PROBLEM STATEMENT =
Lines holding the string "path" are the ones to copy from this listing.
_ _ _
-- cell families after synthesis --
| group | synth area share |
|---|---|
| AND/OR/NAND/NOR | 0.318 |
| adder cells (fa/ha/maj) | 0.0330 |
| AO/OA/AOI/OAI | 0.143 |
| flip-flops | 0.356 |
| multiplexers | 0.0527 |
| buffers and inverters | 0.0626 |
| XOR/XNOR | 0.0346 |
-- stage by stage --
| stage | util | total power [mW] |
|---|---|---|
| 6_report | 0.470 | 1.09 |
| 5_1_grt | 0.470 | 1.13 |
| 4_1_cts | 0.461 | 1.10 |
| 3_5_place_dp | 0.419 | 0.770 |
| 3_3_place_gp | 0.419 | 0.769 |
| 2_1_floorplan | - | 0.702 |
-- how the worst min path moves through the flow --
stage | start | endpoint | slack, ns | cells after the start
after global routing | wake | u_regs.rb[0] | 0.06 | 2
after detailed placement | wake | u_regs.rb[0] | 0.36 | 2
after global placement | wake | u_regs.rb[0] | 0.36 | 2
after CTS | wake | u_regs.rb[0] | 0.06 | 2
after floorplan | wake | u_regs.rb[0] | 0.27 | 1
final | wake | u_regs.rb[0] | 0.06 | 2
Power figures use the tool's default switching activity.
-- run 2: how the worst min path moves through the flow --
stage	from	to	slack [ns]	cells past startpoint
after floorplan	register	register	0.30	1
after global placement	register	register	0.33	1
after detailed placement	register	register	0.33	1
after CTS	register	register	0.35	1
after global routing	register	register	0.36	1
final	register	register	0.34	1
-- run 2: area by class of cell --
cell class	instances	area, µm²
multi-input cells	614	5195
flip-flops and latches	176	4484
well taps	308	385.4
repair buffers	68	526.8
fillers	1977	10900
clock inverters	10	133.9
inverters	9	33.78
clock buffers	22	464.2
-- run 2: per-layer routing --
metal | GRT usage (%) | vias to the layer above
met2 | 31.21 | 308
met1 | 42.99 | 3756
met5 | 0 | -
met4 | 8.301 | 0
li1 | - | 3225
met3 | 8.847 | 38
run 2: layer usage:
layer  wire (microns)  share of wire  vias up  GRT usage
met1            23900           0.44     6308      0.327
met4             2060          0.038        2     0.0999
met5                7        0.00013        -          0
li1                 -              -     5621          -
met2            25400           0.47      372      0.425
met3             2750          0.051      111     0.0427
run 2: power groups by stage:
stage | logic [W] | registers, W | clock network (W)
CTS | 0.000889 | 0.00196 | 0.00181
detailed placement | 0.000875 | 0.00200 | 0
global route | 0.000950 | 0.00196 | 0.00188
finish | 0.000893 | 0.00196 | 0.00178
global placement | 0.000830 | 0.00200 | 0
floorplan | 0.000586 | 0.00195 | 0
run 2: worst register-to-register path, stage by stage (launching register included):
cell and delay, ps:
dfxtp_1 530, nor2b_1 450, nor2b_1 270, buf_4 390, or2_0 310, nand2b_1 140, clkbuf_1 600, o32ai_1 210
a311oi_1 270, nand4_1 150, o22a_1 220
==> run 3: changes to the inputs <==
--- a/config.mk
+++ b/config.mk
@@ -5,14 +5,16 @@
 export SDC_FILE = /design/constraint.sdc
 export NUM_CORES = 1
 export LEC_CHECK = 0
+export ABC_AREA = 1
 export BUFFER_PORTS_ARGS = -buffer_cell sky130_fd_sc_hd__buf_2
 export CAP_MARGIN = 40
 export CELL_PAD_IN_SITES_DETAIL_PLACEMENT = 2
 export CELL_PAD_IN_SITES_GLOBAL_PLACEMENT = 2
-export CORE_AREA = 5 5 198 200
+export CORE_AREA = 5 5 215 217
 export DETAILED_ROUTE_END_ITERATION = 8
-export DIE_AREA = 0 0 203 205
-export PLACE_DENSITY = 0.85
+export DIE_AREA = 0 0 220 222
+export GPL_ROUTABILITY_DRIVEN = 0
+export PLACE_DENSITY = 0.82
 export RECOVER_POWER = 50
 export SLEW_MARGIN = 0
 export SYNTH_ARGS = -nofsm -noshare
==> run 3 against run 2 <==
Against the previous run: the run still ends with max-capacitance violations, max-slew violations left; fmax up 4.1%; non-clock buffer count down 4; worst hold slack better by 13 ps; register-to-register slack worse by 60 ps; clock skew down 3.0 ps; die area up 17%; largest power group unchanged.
_ _ _
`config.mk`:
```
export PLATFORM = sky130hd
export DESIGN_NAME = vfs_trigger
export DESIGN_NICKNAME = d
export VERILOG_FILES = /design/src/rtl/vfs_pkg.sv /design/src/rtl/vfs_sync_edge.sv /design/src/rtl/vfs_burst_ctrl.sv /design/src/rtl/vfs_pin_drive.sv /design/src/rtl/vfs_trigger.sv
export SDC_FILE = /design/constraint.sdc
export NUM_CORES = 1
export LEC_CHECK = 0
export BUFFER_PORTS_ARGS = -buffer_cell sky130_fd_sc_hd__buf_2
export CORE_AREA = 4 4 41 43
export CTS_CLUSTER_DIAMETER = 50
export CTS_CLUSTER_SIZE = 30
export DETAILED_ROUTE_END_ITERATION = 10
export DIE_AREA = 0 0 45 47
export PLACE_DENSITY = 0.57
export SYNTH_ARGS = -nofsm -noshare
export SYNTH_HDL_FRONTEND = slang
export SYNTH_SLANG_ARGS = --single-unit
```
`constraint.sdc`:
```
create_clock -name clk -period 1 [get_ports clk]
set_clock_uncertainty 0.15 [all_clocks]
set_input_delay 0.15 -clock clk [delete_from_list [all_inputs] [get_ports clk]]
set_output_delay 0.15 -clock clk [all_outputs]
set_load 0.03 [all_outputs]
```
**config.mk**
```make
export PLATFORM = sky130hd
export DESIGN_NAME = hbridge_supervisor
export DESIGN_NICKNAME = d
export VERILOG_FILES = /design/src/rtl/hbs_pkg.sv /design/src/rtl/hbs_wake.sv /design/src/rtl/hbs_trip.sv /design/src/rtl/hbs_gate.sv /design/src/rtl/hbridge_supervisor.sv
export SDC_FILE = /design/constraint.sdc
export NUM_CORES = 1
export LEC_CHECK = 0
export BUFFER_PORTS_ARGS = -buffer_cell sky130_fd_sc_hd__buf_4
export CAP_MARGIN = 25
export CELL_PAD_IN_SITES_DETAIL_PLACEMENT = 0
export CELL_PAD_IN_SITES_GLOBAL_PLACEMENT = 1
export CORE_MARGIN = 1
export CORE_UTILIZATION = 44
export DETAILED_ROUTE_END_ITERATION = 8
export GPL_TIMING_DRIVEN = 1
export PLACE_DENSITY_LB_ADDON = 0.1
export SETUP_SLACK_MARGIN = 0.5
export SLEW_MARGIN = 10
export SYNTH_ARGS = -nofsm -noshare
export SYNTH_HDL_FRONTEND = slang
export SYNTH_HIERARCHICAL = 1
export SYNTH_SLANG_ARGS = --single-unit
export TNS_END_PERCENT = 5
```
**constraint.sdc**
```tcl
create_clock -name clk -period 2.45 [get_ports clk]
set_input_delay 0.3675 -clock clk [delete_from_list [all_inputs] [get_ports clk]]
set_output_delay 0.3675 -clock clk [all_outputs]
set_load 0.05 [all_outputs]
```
_ _ _
TASK ANSWER =
-- how the worst min path moves through the flow --
-- run 2: how the worst min path moves through the flow --
run 2: worst register-to-register path, stage by stage (launching register included):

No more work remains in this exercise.